Referral bonuses are the points you earn when someone you referred is approved for a credit card. These are separate from welcome bonuses and have their own tracking needs — particularly because issuers impose annual caps on how many referral bonuses you can earn. Chase, for example, limits the number of referral bonuses per issuer per calendar year, so tracking where you stand against those caps is essential.

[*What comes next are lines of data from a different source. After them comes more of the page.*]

<file path="src/hw/dac_pkg.sv">
`default_nettype none

package dac_pkg;

	////////////////////
	// field widths
	////////////////////
	localparam int W_DATA  = 16;                       // one dac data word
	localparam int W_CHS   = 4;                        // dac address nibble
	localparam int W_CMD   = 4;                        // command nibble
	localparam int W_FRAME = W_CMD + W_CHS + W_DATA;   // serial frame, 24 bits
	localparam int W_INSTR = W_CHS + W_DATA;           // queued word, cmd added later

	////////////////////
	// dac commands
	////////////////////
	typedef enum logic [W_CMD-1:0] {
		CMD_WRITE        = 4'h0,  // write input register only
		CMD_WRITE_UPDATE = 4'h3   // write and update the addressed channel
	} dac_cmd_e;

	// serial writer states
	typedef enum logic [1:0] {
		ST_IDLE,   // waiting for a queued instruction
		ST_SHIFT,  // frame on the wire, sync_n low
		ST_GAP     // sync_n high between frames
	} spi_state_e;

endpackage

`default_nettype wire

</file>
<file path="src/hw/dac_bank_encoder.sv">
`timescale 1ns/100ps
`default_nettype none

module dac_bank_encoder import dac_pkg::*; #(
	parameter int N_CHAN   = 8,  // dac channels in total
	parameter int N_BANK   = 2,  // number of banks
	parameter int BANK_IDX = 0   // position of this bank
) (
	input  wire logic                                clk_in,
	input  wire logic                                rst_n,
	input  wire logic                                start,  // load mask and words
	input  wire logic [N_CHAN/N_BANK-1:0]            mask,   // this bank's valid bits
	input  wire logic [W_DATA*(N_CHAN/N_BANK)-1:0]   data,   // this bank's words
	input  wire logic                                grant,  // queue took the current instr
	output logic                                     req,    // instruction on offer
	output logic [W_INSTR-1:0]                       instr,  // {address, word}
	output logic                                     idle    // nothing pending
);

	localparam int N_LOC = N_CHAN / N_BANK;                       // channels per bank
	localparam int W_LOC = (N_LOC > 1) ? $clog2(N_LOC) : 1;       // local index width
	localparam logic [W_CHS-1:0] BASE = W_CHS'(BANK_IDX * N_LOC); // first global channel

	logic [N_LOC-1:0]        pending;  // channels still to send
	logic [W_DATA*N_LOC-1:0] words;    // held data words
	logic [W_LOC-1:0]        sel_idx;  // lowest pending channel

	// priority encoder, lowest bit wins
	always_comb begin
		sel_idx = '0;
		for (int i = N_LOC - 1; i >= 0; i--)
			if (pending[i])
				sel_idx = W_LOC'(i);
	end

	assign req   = |pending;
	assign idle  = ~req;
	assign instr = {BASE + W_CHS'(sel_idx), words[sel_idx*W_DATA +: W_DATA]};

	always_ff @(posedge clk_in or negedge rst_n) begin
		if (!rst_n)
			pending <= '0;
		else if (start)
			pending <= mask;
		else if (grant)
			pending[sel_idx] <= 1'b0;  // step to the next channel up
	end

	always_ff @(posedge clk_in) begin
		if (start)
			words <= data;  // no reset, only read behind pending
	end

endmodule

`default_nettype wire

</file>
<file path="src/hw/dac_instr_queue.sv">
`timescale 1ns/100ps
`default_nettype none

module dac_instr_queue import dac_pkg::*; #(
	parameter int N_BANK     = 2,  // requesting banks
	parameter int FIFO_DEPTH = 8   // queue entries, power of two
) (
	input  wire logic                        clk_in,
	input  wire logic                        rst_n,
	input  wire logic [N_BANK-1:0]           req,        // one per bank encoder
	input  wire logic [N_BANK*W_INSTR-1:0]   instr_bus,  // bank b at b*W_INSTR
	input  wire logic                        pop,        // writer takes the head
	output logic [N_BANK-1:0]                grant,      // one-hot or zero
	output logic [W_INSTR-1:0]               fifo_data,  // head word, show-ahead
	output logic                             fifo_empty
);

	localparam int W_BANK = (N_BANK > 1) ? $clog2(N_BANK) : 1;
	localparam int W_PTR  = (FIFO_DEPTH > 1) ? $clog2(FIFO_DEPTH) : 1;

	////////////////////
	// arbiter
	////////////////////
	logic [W_BANK-1:0]  win_idx;  // lowest requesting bank
	logic               any_req;
	logic               full;
	logic               wr_en;
	logic               rd_en;
	logic [W_INSTR-1:0] wr_data;

	// fixed priority, lower bank first so frames leave in channel order
	always_comb begin
		win_idx = '0;
		any_req = 1'b0;
		for (int i = N_BANK - 1; i >= 0; i--) begin
			if (req[i]) begin
				win_idx = W_BANK'(i);
				any_req = 1'b1;
			end
		end
	end

	always_comb begin
		grant = '0;
		if (any_req && !full)
			grant[win_idx] = 1'b1;  // held off while full, encoders wait
	end

	assign wr_en   = |grant;
	assign wr_data = instr_bus[win_idx*W_INSTR +: W_INSTR];
	assign rd_en   = pop & ~fifo_empty;  // stray pops on empty ignored

	////////////////////
	// circular fifo
	////////////////////
	logic [W_INSTR-1:0] mem [FIFO_DEPTH];
	logic [W_PTR-1:0]   wr_ptr;
	logic [W_PTR-1:0]   rd_ptr;
	logic [W_PTR:0]     count;    // occupancy, 0..FIFO_DEPTH

	assign full       = (count == (W_PTR+1)'(FIFO_DEPTH));
	assign fifo_empty = (count == '0);
	assign fifo_data  = mem[rd_ptr];  // valid whenever not empty

	always_ff @(posedge clk_in or negedge rst_n) begin
		if (!rst_n) begin
			wr_ptr <= '0;
			rd_ptr <= '0;
			count  <= '0;
		end else begin
			if (wr_en)
				wr_ptr <= (wr_ptr == W_PTR'(FIFO_DEPTH - 1)) ? '0 : wr_ptr + 1'b1;
			if (rd_en)
				rd_ptr <= (rd_ptr == W_PTR'(FIFO_DEPTH - 1)) ? '0 : rd_ptr + 1'b1;
			case ({wr_en, rd_en})
				2'b10:   count <= count + 1'b1;
				2'b01:   count <= count - 1'b1;
				default: count <= count;  // both or neither
			endcase
		end
	end

	// storage
	always_ff @(posedge clk_in) begin
		if (wr_en)
			mem[wr_ptr] <= wr_data;
	end

endmodule

`default_nettype wire

</file>
<file path="src/hw/dac_out_top.sv">
`timescale 1ns/100ps
`default_nettype none

module dac_out_top import dac_pkg::*; #(
	parameter int N_CHAN     = 8,  // dac channels
	parameter int N_BANK     = 2,  // encoder banks
	parameter int FIFO_DEPTH = 8   // instruction queue depth
) (
	input  wire logic                     clk_in,
	input  wire logic                     rst_n,
	input  wire logic [W_DATA*N_CHAN-1:0] data_packed,  // all channel words
	input  wire logic [N_CHAN-1:0]        data_valid,   // update mask pulse
	output logic                          busy,
	output logic                          sclk,
	output logic                          sync_n,
	output logic                          sdin
);

	localparam int N_LOC = N_CHAN / N_BANK;  // channels per bank

	logic                       bank_start;
	logic [N_CHAN-1:0]          bank_mask;
	logic [W_DATA*N_CHAN-1:0]   bank_data;
	logic [N_BANK-1:0]          bank_idle;
	logic [N_BANK-1:0]          req;
	logic [N_BANK-1:0]          grant;
	logic [N_BANK*W_INSTR-1:0]  instr_bus;   // bank b at b*W_INSTR
	logic [W_INSTR-1:0]         fifo_data;
	logic                       fifo_empty;
	logic                       pop;

	////////////////////
	// input side
	////////////////////
	dac_sample_latch #(.N_CHAN(N_CHAN), .N_BANK(N_BANK)) u_latch (
		.clk_in(clk_in), .rst_n(rst_n),
		.data_packed(data_packed), .data_valid(data_valid),
		.bank_idle(bank_idle),
		.bank_start(bank_start), .bank_mask(bank_mask), .bank_data(bank_data),
		.busy(busy)
	);

	// one encoder per bank of N_LOC channels
	for (genvar b = 0; b < N_BANK; b++) begin : g_bank
		dac_bank_encoder #(.N_CHAN(N_CHAN), .N_BANK(N_BANK), .BANK_IDX(b)) u_enc (
			.clk_in(clk_in), .rst_n(rst_n),
			.start(bank_start),
			.mask(bank_mask[b*N_LOC +: N_LOC]),
			.data(bank_data[b*N_LOC*W_DATA +: N_LOC*W_DATA]),
			.grant(grant[b]),
			.req(req[b]),
			.instr(instr_bus[b*W_INSTR +: W_INSTR]),
			.idle(bank_idle[b])
		);
	end

	////////////////////
	// queue and serial side
	////////////////////
	dac_instr_queue #(.N_BANK(N_BANK), .FIFO_DEPTH(FIFO_DEPTH)) u_queue (
		.clk_in(clk_in), .rst_n(rst_n),
		.req(req), .instr_bus(instr_bus), .pop(pop),
		.grant(grant), .fifo_data(fifo_data), .fifo_empty(fifo_empty)
	);

	dac_spi_writer u_writer (
		.clk_in(clk_in), .rst_n(rst_n),
		.fifo_data(fifo_data), .fifo_empty(fifo_empty),
		.pop(pop), .sclk(sclk), .sync_n(sync_n), .sdin(sdin)
	);

endmodule

`default_nettype wire

</file>
<file path="src/hw/dac_sample_latch.sv">
`timescale 1ns/100ps
`default_nettype none

module dac_sample_latch import dac_pkg::*; #(
	parameter int N_CHAN = 8,  // dac channels
	parameter int N_BANK = 2   // encoder banks
) (
	input  wire logic                     clk_in,
	input  wire logic                     rst_n,
	input  wire logic [W_DATA*N_CHAN-1:0] data_packed,  // channel k at bits 16k+:16
	input  wire logic [N_CHAN-1:0]        data_valid,   // one-cycle update pulse
	input  wire logic [N_BANK-1:0]        bank_idle,    // per-bank drained flags
	output logic                          bank_start,   // load pulse to every encoder
	output logic [N_CHAN-1:0]             bank_mask,    // held mask, sliced per bank on top
	output logic [W_DATA*N_CHAN-1:0]      bank_data,    // held words, sliced the same way
	output logic                          busy          // back-pressure toward the source
);

	logic accept;   // update taken this cycle
	logic running;  // banks loaded, watching idle flags

	// pulses during busy are dropped here
	assign accept = ~busy & (|data_valid);

	////////////////////
	// control
	////////////////////
	always_ff @(posedge clk_in or negedge rst_n) begin
		if (!rst_n) begin
			busy       <= 1'b0;
			running    <= 1'b0;
			bank_start <= 1'b0;
		end else begin
			bank_start <= accept;                  // start one cycle after accept
			if (accept)
				busy <= 1'b1;
			if (bank_start)
				running <= 1'b1;                   // encoders hold the mask from here on
			else if (running && (&bank_idle)) begin
				running <= 1'b0;
				busy    <= 1'b0;                   // every bank drained
			end
		end
	end

	// payload, captured on accept only
	always_ff @(posedge clk_in) begin
		if (accept) begin
			bank_mask <= data_valid;
			bank_data <= data_packed;
		end
	end

endmodule

`default_nettype wire

</file>
<file path="src/hw/dac_spi_writer.sv">
`timescale 1ns/100ps
`default_nettype none

module dac_spi_writer import dac_pkg::*; (
	input  wire logic               clk_in,
	input  wire logic               rst_n,
	input  wire logic [W_INSTR-1:0] fifo_data,   // {address, word} at the queue head
	input  wire logic               fifo_empty,
	output logic                    pop,         // take the head word this cycle
	output logic                    sclk,        // low half then high half per bit
	output logic                    sync_n,      // frame strobe, active low
	output logic                    sdin         // serial data, msb first
);

	localparam int N_HALF  = 2 * W_FRAME;        // half-bit cycles per frame, 48
	localparam int W_CNT   = $clog2(N_HALF);
	localparam int GAP_CYC = 2;                  // idle cycles after sync_n rises

	spi_state_e         state;
	logic [W_FRAME-1:0] shreg;    // outgoing frame
	logic [W_CNT-1:0]   cnt;      // half-bit counter
	logic [1:0]         gap_cnt;  // cycles spent in the gap

	// pop only from idle, word is already on fifo_data
	assign pop  = (state == ST_IDLE) & ~fifo_empty;
	assign sdin = shreg[W_FRAME-1];  // shreg empties to zero, so sdin rests low

	////////////////////
	// frame fsm
	////////////////////
	always_ff @(posedge clk_in or negedge rst_n) begin
		if (!rst_n) begin
			state   <= ST_IDLE;
			shreg   <= '0;
			cnt     <= '0;
			gap_cnt <= '0;
			sclk    <= 1'b0;
			sync_n  <= 1'b1;
		end else begin
			case (state)
				ST_IDLE: begin
					if (pop) begin
						shreg  <= {CMD_WRITE_UPDATE, fifo_data};  // command in front
						cnt    <= '0;
						sclk   <= 1'b0;
						sync_n <= 1'b0;                           // low the cycle after pop
						state  <= ST_SHIFT;
					end
				end
				ST_SHIFT: begin
					if (cnt == W_CNT'(N_HALF - 1)) begin
						sclk    <= 1'b0;
						sync_n  <= 1'b1;                          // frame done
						shreg   <= shreg << 1;                    // last bit off, line to zero
						gap_cnt <= '0;
						state   <= ST_GAP;
					end else begin
						cnt  <= cnt + 1'b1;
						sclk <= ~sclk;
						if (sclk)
							shreg <= shreg << 1;  // next bit on the falling edge
					end
				end
				ST_GAP: begin
					if (gap_cnt == 2'(GAP_CYC - 1))
						state <= ST_IDLE;
					else
						gap_cnt <= gap_cnt + 1'b1;
				end
				default: state <= ST_IDLE;
			endcase
		end
	end

endmodule

`default_nettype wire

</file>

In Altitude, referral bonuses are tracked on the Bonuses page in a dedicated section. Each referral entry records the referring card, the points amount, the referral date, and the status — pending, posted, or denied. A per-issuer cap display shows how many referrals count against the annual limit, for example "3 of 5 Chase referrals used this year," so you can see at a glance whether you're still within the earning window for that issuer.
Tracking referrals helps avoid wasted effort. If you've hit an issuer's annual cap, there's no point generating more referral links for that issuer until the cap resets at the start of the next calendar year. Keeping this data in one place alongside your welcome bonuses gives you a complete picture of all the bonus points you have in flight.